Based on the first objective function, each of the sparsely connected autoencoders is trained to obtain a trained first autoencoder, wherein the number of the first autoencoders is related to the sparsely connected autoencoders. The number of encoders is the same;

Perform integrated processing on all the first self-encoders to generate a corresponding independent frame, wherein the independent frame includes a specified number of the first self-encoders, and each of the first self-encoders is between no interaction;

The independent framework is determined to be the autoencoder integrated framework.
The computer-readable storage medium according to claim 16, wherein the step of calculating the abnormal score value corresponding to each vector included in the time series through the autoencoder integration framework comprises:

Calculate and generate a reconstruction error corresponding to a specified vector by each autoencoder included in the autoencoder integration framework, wherein the specified vector is any one of all vectors included in the time series;

calculating the median of all said reconstruction errors;

The median is determined as the specified anomaly score value corresponding to the specified vector in the time series.
The computer-readable storage medium according to claim 18, wherein the step of calculating and generating a reconstruction error corresponding to a specified vector by each autoencoder included in the autoencoder integration framework comprises:

The time series is reconstructed through a specific auto-encoder to obtain a specific reconstructed time series corresponding to the time series, wherein the specific auto-encoder is all the auto-encoders included in the auto-encoder integration framework.

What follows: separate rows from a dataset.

[src/shared_fifo_pkg.sv]
////////////////////
// Shared multi-FIFO package
// Sizes and index types used by every block of the shared FIFO
////////////////////

package shared_fifo_pkg;

  // Number of logical FIFOs that share the data RAM
  localparam int num_fifos_c = 4;

  // Number of shared RAM entries
  localparam int depth_c = 16;

  // Width of one data word
  localparam int width_c = 16;

  // Entry index into the RAM and the next-pointer table
  localparam int entry_w = $clog2(depth_c);

  // A per-FIFO count must be able to hold every entry, so one extra bit
  localparam int count_w = $clog2(depth_c + 1);

  // Logical FIFO selector carried with each push
  localparam int fid_w = $clog2(num_fifos_c);

  typedef logic [entry_w-1:0] entry_t;
  typedef logic [count_w-1:0] count_t;
  typedef logic [fid_w-1:0]   fid_t;

endpackage
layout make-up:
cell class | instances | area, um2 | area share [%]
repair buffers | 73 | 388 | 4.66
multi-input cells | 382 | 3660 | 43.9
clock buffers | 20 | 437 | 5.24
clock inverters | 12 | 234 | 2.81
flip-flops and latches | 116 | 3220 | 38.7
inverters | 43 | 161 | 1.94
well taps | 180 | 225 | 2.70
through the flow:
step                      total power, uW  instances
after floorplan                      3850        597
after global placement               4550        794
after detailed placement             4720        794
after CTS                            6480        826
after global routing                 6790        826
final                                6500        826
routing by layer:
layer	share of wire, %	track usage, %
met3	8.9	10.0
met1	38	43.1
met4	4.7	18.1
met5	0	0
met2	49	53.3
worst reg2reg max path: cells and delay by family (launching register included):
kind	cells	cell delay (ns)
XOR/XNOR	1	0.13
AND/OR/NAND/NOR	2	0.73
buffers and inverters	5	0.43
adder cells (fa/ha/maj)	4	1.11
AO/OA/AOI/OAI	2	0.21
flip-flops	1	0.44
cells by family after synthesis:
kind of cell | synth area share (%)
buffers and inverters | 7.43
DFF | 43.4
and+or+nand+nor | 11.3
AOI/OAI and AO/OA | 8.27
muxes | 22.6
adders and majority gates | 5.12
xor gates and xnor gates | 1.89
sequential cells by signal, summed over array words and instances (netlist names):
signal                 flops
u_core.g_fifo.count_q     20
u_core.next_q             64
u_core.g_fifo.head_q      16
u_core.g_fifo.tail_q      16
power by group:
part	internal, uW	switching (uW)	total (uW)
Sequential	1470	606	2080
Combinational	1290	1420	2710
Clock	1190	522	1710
## src/shared_fifo_pkg.sv

```systemverilog
////////////////////
// Shared multi-FIFO package
// Sizes and index types used by every block of the shared FIFO
////////////////////

package shared_fifo_pkg;

  // Number of logical FIFOs that share the data RAM
  localparam int num_fifos_c = 4;

  // Number of shared RAM entries
  localparam int depth_c = 16;

  // Width of one data word
  localparam int width_c = 16;

  // Entry index into the RAM and the next-pointer table
  localparam int entry_w = $clog2(depth_c);

  // A per-FIFO count must be able to hold every entry, so one extra bit
  localparam int count_w = $clog2(depth_c + 1);

  // Logical FIFO selector carried with each push
  localparam int fid_w = $clog2(num_fifos_c);

  typedef logic [entry_w-1:0] entry_t;
  typedef logic [count_w-1:0] count_t;
  typedef logic [fid_w-1:0]   fid_t;

endpackage

```

## src/shared_fifo_if.sv

```systemverilog


// Read port of the data RAM, data comes back one cycle after the address
interface ram_rd_if import shared_fifo_pkg::*; #(
  parameter int width = width_c
) ();

  logic             rd_addr_valid;
  entry_t           rd_addr;
  logic             rd_data_valid;
  logic [width-1:0] rd_data;

  modport requester (output rd_addr_valid, rd_addr, input rd_data_valid, rd_data);
  modport responder (input rd_addr_valid, rd_addr, output rd_data_valid, rd_data);

endinterface

```

## src/shared_fifo_data_ram.sv

```systemverilog
////////////////////
// Shared FIFO data RAM
// One write port and one registered read port
////////////////////

`timescale 1ns/1ps

module shared_fifo_data_ram import shared_fifo_pkg::*; #(
  parameter int depth = depth_c,
  parameter int width = width_c
) (
  input  logic             clk,
  input  logic             wr_en,
  input  entry_t           wr_addr,
  input  logic [width-1:0] wr_data,
  ram_rd_if.responder      rd_bus
);

  logic [width-1:0] mem [depth];

  always_ff @(posedge clk) begin
    if (wr_en) begin
      mem[wr_addr] <= wr_data;
    end
  end

  // Read data and its valid follow the address by exactly one cycle.
  // The read entry is always allocated and the written one free, so the
  // two ports never touch the same word in one cycle
  always_ff @(posedge clk) begin
    rd_bus.rd_data_valid <= rd_bus.rd_addr_valid;
    if (rd_bus.rd_addr_valid) begin
      rd_bus.rd_data <= mem[rd_bus.rd_addr];
    end
  end

endmodule

```

## src/flat_wrapper.sv

```systemverilog
// flat-port wrapper written by rule: the top's interface ports become plain ports
module shared_fifo_data_ram_flat import shared_fifo_pkg::*;
#(
  parameter int depth = depth_c,
  parameter int width = width_c
)
  (clk, wr_en, wr_addr, wr_data, rd_bus_rd_addr_valid, rd_bus_rd_addr, rd_bus_rd_data_valid, rd_bus_rd_data);
  ram_rd_if #(.width(width)) rd_bus_i ();
  input  logic clk;
  input  logic wr_en;
  input  entry_t wr_addr;
  input  logic [width-1:0] wr_data;
  input wire logic [$bits(rd_bus_i.rd_addr_valid)-1:0] rd_bus_rd_addr_valid;
  input wire logic [$bits(rd_bus_i.rd_addr)-1:0] rd_bus_rd_addr;
  output wire logic [$bits(rd_bus_i.rd_data_valid)-1:0] rd_bus_rd_data_valid;
  output wire logic [$bits(rd_bus_i.rd_data)-1:0] rd_bus_rd_data;
  assign rd_bus_i.rd_addr_valid = rd_bus_rd_addr_valid;
  assign rd_bus_i.rd_addr = rd_bus_rd_addr;
  assign rd_bus_rd_data_valid = rd_bus_i.rd_data_valid;
  assign rd_bus_rd_data = rd_bus_i.rd_data;
  shared_fifo_data_ram #(.depth(depth), .width(width)) u_core (.clk(clk), .wr_en(wr_en), .wr_addr(wr_addr), .wr_data(wr_data), .rd_bus(rd_bus_i));
endmodule
```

Any one of the autoencoders in the encoder;

extracting a specific reconstruction vector corresponding to the specified vector from the specific reconstruction time series;

According to the specified vector and the specific reconstruction vector, a specific reconstruction error corresponding to the specified vector is calculated.
The computer-readable storage medium according to claim 16, wherein the step of identifying whether there is an abnormal data value in the time series according to the abnormal score value comprises:

Get the preset abnormal threshold;

Judging whether there is a specified score value whose value is greater than the abnormal threshold value among all the abnormal score values;

If so, filter out the specified score value from all the abnormal score values;

Find a third vector corresponding to the specified score value from the time series;

The third vector is determined to be the outlier data value.